Syria air strikes 'a message' after novichok poisoning of Skripals in Salisbury, says May


Air strikes carried out against Syria should serve as a warning to Russia over its use of chemical weapons, Theresa May has said.

The Prime Minister drew connections between the nerve agent attack on former Russian spy Sergei Skripal and his daughter Yulia in Salisbury and the bombing carried out overnight during a press conference at Downing Street.

The United States, Britain and France launched a joint attack on Syrian military targets during the early hours of the morning, in response to a suspected poison gas attack that killed dozens of people in Douma last week.

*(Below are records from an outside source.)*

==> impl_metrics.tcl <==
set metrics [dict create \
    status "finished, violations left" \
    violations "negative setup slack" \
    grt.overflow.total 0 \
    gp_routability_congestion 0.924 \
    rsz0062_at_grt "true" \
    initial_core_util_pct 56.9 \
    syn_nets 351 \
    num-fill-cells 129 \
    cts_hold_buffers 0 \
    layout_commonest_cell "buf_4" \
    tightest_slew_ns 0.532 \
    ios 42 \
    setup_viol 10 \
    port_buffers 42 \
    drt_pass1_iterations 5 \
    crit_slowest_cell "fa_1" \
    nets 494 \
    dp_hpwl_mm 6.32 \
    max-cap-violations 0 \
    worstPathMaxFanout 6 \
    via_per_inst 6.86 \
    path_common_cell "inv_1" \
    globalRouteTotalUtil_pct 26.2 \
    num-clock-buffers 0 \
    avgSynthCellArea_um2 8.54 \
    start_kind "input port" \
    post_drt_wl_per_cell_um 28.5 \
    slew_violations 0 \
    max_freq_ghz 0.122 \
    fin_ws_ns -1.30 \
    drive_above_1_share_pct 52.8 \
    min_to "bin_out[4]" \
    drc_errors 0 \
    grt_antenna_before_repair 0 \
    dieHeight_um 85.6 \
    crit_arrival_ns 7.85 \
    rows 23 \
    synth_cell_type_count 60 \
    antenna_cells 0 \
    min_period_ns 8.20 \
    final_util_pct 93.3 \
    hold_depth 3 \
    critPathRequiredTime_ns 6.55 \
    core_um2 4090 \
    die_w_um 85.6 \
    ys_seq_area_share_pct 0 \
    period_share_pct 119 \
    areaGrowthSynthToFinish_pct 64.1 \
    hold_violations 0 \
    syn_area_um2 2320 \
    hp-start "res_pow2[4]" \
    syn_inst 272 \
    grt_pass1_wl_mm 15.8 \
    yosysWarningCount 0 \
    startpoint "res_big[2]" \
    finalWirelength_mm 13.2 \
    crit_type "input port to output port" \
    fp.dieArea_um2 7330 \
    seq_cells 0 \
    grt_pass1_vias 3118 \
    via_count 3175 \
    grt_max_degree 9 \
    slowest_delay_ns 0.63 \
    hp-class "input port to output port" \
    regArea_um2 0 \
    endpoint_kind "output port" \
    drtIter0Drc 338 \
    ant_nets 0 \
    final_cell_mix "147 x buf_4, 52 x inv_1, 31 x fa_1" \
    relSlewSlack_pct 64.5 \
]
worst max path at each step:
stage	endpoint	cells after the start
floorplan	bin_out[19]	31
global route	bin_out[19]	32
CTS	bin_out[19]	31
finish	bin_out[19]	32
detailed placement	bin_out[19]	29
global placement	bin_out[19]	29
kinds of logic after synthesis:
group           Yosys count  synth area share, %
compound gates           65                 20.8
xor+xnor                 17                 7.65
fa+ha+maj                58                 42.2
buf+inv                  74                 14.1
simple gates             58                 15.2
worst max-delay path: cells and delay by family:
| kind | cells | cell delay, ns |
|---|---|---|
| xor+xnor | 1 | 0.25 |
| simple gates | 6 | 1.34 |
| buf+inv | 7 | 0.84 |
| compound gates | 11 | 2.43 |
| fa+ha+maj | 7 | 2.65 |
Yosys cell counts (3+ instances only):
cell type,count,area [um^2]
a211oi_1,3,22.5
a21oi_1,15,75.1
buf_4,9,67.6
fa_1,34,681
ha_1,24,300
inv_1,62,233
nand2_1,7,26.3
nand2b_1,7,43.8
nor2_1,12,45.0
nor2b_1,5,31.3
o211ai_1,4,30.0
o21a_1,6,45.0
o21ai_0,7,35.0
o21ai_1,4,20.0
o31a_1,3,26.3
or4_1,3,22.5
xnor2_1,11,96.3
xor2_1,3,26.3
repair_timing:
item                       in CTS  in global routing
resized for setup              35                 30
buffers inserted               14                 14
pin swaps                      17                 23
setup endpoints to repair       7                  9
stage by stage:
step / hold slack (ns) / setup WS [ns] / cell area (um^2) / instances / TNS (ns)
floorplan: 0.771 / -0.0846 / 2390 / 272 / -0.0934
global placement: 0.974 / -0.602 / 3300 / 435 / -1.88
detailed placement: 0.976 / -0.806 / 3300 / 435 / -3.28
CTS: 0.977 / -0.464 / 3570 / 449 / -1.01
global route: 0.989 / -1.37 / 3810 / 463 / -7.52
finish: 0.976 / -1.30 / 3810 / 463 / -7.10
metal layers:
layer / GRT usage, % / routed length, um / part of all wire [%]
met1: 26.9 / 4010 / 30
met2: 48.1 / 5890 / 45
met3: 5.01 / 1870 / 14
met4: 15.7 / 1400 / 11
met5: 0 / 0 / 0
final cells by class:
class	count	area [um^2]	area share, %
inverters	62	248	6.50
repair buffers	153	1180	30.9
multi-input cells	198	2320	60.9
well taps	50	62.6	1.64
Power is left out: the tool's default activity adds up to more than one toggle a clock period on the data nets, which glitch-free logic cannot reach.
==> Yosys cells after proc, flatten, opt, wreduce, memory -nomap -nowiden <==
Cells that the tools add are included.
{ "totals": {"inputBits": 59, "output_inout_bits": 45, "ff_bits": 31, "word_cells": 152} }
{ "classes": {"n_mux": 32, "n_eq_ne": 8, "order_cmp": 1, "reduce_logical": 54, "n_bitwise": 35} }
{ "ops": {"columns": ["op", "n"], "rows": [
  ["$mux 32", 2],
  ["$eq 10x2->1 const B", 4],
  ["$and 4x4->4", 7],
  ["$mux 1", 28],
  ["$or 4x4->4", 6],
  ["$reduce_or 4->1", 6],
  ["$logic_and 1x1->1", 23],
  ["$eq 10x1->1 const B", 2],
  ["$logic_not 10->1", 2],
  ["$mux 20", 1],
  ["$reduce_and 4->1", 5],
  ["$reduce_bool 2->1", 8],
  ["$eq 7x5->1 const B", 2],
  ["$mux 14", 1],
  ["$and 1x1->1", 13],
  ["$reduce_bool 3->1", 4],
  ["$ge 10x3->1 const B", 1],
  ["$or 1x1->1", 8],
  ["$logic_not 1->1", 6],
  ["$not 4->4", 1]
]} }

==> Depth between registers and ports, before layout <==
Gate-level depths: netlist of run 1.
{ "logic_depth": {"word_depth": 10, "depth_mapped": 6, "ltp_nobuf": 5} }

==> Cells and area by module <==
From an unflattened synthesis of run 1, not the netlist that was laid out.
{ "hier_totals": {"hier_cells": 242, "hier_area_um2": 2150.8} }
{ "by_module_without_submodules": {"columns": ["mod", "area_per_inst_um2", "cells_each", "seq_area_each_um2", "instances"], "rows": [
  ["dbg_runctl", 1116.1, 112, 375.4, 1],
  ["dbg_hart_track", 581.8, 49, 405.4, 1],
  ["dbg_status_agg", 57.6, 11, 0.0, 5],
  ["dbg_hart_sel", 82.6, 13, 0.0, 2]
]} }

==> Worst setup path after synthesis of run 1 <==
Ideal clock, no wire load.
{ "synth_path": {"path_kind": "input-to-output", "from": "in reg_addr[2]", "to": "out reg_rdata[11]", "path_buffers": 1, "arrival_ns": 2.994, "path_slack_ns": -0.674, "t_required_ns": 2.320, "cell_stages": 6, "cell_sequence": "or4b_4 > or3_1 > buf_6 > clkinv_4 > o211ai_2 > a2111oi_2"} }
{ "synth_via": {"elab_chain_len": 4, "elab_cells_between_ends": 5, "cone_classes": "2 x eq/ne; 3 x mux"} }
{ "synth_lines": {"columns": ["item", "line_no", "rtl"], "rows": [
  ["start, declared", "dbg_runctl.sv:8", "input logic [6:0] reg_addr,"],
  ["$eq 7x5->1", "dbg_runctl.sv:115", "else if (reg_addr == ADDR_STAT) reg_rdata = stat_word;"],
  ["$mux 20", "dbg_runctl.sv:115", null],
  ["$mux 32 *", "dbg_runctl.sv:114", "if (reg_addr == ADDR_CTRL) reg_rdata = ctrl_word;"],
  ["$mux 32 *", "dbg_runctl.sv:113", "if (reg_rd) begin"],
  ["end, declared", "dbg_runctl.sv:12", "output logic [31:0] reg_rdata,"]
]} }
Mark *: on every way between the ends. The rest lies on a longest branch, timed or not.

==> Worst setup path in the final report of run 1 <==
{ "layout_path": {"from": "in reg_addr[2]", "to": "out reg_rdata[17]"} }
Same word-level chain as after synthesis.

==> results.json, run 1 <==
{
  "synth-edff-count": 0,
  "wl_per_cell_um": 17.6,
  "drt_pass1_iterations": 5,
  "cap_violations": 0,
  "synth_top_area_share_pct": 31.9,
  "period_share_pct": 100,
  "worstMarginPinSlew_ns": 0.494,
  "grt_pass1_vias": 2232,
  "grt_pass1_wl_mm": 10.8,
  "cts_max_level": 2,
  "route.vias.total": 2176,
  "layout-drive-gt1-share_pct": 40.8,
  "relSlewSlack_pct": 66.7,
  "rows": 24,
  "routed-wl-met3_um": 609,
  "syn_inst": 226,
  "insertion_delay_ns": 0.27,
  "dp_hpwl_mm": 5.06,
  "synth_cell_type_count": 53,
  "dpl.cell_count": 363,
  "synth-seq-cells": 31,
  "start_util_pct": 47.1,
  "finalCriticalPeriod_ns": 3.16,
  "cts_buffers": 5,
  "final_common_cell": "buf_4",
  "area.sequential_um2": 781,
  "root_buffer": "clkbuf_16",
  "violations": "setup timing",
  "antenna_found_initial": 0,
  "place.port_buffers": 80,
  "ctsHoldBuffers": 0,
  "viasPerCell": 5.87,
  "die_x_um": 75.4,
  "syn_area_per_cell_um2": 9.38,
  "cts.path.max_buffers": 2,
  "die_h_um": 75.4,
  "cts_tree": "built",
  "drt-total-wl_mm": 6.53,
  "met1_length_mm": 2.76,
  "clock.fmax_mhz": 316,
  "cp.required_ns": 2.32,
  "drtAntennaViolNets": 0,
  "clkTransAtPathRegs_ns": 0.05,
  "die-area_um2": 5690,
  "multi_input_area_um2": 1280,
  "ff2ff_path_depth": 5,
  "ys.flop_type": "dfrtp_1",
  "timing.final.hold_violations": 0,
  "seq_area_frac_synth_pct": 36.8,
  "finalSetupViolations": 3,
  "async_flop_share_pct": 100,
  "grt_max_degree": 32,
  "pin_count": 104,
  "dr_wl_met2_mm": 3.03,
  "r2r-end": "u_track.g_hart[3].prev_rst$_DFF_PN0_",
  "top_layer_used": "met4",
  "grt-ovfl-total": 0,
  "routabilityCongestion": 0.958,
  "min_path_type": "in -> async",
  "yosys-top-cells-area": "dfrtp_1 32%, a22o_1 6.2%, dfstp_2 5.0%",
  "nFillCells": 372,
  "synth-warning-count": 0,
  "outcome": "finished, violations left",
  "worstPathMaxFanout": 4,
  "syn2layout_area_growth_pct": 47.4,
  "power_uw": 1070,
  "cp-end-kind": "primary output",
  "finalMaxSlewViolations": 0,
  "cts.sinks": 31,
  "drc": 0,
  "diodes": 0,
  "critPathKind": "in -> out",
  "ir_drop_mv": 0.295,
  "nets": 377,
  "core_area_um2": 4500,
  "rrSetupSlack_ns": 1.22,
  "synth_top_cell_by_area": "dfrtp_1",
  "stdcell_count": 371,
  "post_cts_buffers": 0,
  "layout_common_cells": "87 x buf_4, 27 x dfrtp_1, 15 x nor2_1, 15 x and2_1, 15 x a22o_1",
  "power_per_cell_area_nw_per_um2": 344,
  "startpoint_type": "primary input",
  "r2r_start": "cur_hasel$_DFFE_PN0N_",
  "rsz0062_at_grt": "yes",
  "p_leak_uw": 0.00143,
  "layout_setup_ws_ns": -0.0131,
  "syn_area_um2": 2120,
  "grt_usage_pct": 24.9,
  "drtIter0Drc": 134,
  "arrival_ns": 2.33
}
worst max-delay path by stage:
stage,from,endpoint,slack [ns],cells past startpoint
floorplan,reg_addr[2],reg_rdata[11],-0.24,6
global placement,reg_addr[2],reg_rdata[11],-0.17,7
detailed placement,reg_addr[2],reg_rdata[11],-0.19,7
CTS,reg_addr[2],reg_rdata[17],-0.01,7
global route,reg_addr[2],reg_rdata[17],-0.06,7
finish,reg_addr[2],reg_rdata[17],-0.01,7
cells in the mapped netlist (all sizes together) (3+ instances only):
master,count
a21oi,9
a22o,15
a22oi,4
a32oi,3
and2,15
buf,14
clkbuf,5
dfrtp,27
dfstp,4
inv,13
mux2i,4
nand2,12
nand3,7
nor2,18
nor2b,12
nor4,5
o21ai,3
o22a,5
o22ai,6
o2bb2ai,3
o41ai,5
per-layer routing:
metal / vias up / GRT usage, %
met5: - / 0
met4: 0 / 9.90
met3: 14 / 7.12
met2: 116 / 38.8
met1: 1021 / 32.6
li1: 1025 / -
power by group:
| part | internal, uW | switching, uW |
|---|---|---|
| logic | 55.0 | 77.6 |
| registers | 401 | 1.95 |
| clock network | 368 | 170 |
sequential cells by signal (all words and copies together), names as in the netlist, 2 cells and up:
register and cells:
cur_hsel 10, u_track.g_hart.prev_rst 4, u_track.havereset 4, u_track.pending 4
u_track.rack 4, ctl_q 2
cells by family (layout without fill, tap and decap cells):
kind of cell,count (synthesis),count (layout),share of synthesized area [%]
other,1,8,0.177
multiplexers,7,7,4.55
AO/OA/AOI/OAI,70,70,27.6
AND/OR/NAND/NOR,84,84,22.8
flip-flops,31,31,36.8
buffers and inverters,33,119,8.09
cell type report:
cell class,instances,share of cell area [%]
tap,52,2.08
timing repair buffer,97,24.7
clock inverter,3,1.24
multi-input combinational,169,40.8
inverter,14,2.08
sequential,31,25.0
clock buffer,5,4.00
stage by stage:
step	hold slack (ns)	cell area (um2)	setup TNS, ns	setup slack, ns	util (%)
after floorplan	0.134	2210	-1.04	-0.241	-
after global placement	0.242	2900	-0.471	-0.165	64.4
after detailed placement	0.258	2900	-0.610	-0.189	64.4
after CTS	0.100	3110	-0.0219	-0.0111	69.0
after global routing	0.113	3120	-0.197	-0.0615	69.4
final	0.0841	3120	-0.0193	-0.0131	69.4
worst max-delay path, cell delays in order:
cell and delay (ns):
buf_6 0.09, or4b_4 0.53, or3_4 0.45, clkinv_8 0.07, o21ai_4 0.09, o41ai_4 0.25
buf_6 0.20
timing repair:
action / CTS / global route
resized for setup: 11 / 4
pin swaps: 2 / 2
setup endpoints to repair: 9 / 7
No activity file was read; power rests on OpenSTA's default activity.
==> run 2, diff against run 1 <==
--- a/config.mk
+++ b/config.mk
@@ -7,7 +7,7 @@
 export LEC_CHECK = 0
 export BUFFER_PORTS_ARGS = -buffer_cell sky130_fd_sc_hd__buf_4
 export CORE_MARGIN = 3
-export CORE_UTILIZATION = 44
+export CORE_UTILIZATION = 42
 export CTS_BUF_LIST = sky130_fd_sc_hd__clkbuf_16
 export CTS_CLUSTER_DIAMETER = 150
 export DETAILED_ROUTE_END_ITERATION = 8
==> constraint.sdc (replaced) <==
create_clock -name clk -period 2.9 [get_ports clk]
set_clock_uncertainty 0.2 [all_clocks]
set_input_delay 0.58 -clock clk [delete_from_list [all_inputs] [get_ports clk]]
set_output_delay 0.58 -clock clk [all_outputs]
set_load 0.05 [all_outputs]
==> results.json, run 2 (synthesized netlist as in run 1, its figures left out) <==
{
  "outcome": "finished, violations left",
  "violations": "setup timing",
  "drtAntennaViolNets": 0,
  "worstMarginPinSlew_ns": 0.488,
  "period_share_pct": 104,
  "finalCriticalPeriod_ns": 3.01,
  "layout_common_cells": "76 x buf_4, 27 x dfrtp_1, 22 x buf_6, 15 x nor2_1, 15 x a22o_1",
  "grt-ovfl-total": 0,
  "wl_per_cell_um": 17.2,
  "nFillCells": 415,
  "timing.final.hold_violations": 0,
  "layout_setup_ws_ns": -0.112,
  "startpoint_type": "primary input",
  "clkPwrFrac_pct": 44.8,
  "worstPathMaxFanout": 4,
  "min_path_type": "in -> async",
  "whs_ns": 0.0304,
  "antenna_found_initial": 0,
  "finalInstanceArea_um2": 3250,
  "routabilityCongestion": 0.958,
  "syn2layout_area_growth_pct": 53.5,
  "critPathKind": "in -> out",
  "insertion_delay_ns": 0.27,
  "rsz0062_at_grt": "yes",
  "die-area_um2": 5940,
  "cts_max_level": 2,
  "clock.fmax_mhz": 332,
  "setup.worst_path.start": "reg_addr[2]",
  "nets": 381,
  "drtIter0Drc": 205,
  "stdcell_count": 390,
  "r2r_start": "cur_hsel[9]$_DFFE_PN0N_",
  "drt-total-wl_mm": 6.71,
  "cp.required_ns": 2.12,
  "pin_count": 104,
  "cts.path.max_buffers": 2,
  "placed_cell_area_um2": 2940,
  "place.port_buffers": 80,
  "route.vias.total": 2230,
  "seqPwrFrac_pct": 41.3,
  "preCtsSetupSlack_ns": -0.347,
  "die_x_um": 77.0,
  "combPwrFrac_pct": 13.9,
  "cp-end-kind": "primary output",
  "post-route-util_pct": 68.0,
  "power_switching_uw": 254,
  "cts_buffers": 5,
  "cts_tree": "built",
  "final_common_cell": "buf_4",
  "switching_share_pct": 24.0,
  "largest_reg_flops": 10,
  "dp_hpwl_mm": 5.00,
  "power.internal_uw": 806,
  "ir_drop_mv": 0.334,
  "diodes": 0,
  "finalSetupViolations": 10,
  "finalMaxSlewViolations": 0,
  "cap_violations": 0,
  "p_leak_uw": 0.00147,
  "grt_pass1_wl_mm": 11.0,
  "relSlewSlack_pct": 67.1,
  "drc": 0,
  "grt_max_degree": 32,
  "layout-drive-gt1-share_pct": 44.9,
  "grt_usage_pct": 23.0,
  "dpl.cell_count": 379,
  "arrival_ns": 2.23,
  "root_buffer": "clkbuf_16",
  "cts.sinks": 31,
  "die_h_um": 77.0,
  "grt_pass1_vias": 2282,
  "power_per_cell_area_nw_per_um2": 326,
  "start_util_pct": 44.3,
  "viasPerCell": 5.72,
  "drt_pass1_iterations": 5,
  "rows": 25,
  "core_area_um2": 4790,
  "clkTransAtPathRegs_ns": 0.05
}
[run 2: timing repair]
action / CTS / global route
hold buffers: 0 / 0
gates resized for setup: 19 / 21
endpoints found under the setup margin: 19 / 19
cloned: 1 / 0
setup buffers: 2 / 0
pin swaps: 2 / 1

Defence Secretary Gavin Williamson said the air strike had been “a highly successful mission”, while US Joint Staff director, Lieutenant General Kenneth McKenzie, said Syria’s chemical weapon programme had been set back three years. 

“We cannot allow the use of chemical weapons to become normalised – either within Syria, on the streets of the UK or elsewhere,” Mrs May told reporters.

When asked if the strikes could be seen as a warning to Russia, the Prime Minister said the military action should send a message that chemical weapons could not be used with impunity.

“The action that took place last night was an action which was focused on degrading and deterring the operational capability and the willingness of the Syrian regime to continue to use chemical weapons,” she added.

“There have been many instances when we have seen them using those chemical weapons.

“But I believe it should also be a message to others that the international community is not going to stand by and allow chemical weapons to be used with impunity.”

The UK has accused Russia of carrying out an attempted assassination of former double agent Mr Skripal, a claim Moscow vehemently denies.

An independent investigation by the Organisation for the Prohibition of Chemical Weapons had added weight to British conclusions after it confirmed the Skripals were poisoned using novichok on Thursday.

Ministers say the “military grade” nerve agent is of a type known to be manufactured in Russia and would have required state resources to produce.

Russia has refused to accept the results of the results of the independent tests unless it is given access to the investigation.

Meanwhile, Britain has said in a letter to Nato that Russia had been spying on the Skripals since at least 2013 and investigated how to launch nerve agents attacks by applying poisons to door handles.

Ms Skripal is recovering from the attack at a secure location after being discharged from hospital on Monday. Mr Skripal remains seriously ill in hospital, although his condition is longer thought to be critical.